Great and sudden were the changes which the Hasmonean family brought to the character and religion of the Jews. Yet the members of the family never saw themselves as breaking with tradition. Their first revolutionary acts were in response to an unprecedented challenge, the persecution of the Jews by Antiochus IV, and they always took the patterns for their deeds from Scripture. To understand the changes which the Hasmoneans brought, we must consider what most believing Jews then seem to have taken for granted.
To judge by the surviving literature, all believing Jews then accepted as true the books of the Torah and the prophets. The teachings of the prophets kept pious Jews loyal to their God even after the disaster of 586 b.c.e. Their God had not been defeated when Jerusalem and the Temple were destroyed. Rather, their almighty God was punishing them for their sins when he placed them under foreign domination. Prophets taught the Jews that refusal to accept God's sentence upon them would bring catastrophic punishment, as when Zedekiah's refusal to accept the sentence of subjection to Babylonian rule had brought the destruction both of God's Temple and of Zedekiah's kingdom of Judah.

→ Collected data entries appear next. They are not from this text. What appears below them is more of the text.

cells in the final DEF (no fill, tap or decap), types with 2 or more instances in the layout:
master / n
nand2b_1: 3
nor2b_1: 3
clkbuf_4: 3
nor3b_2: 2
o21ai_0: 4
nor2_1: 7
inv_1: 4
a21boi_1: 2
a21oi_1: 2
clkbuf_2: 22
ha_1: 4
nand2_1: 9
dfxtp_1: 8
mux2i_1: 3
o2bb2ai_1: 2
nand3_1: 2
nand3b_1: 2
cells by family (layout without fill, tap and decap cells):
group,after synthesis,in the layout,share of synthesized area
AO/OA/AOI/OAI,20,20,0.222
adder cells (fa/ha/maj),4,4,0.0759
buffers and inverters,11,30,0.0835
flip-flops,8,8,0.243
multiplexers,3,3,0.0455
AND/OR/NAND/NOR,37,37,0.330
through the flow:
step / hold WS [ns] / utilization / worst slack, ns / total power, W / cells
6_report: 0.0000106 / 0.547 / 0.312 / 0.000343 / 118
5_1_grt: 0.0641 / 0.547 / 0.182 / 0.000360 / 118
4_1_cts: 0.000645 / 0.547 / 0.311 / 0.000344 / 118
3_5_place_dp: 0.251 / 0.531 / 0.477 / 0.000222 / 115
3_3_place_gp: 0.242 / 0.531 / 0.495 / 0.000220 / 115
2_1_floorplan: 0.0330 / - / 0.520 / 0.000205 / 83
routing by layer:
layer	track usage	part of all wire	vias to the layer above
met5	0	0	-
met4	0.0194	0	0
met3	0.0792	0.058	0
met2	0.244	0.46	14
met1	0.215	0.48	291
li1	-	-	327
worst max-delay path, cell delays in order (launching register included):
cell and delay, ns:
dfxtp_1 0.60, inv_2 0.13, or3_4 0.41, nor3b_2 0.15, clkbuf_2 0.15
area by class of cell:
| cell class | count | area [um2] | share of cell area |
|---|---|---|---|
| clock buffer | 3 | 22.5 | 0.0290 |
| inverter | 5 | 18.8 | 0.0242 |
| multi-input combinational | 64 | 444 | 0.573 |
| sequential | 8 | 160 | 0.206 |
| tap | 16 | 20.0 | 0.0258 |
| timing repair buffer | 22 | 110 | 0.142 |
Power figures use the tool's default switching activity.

The Jews in their long years of submission were indeed a peculiar people. There could be misguided hot-heads among them, but the nation never rebelled. Even the fall of Babylon did not end the sentence, though one might have thought so on reading Isaiah 40 to 66. Rather, instead of liberating Israel, God gave to Cyrus of Persia and his successors ‘all the kingdoms of the earth’, and though independence and glory would eventually be restored to the Jews, it would come not by their own ‘might and power’ in rebellion, but only through the act of the ‘spirit’ of the Lord.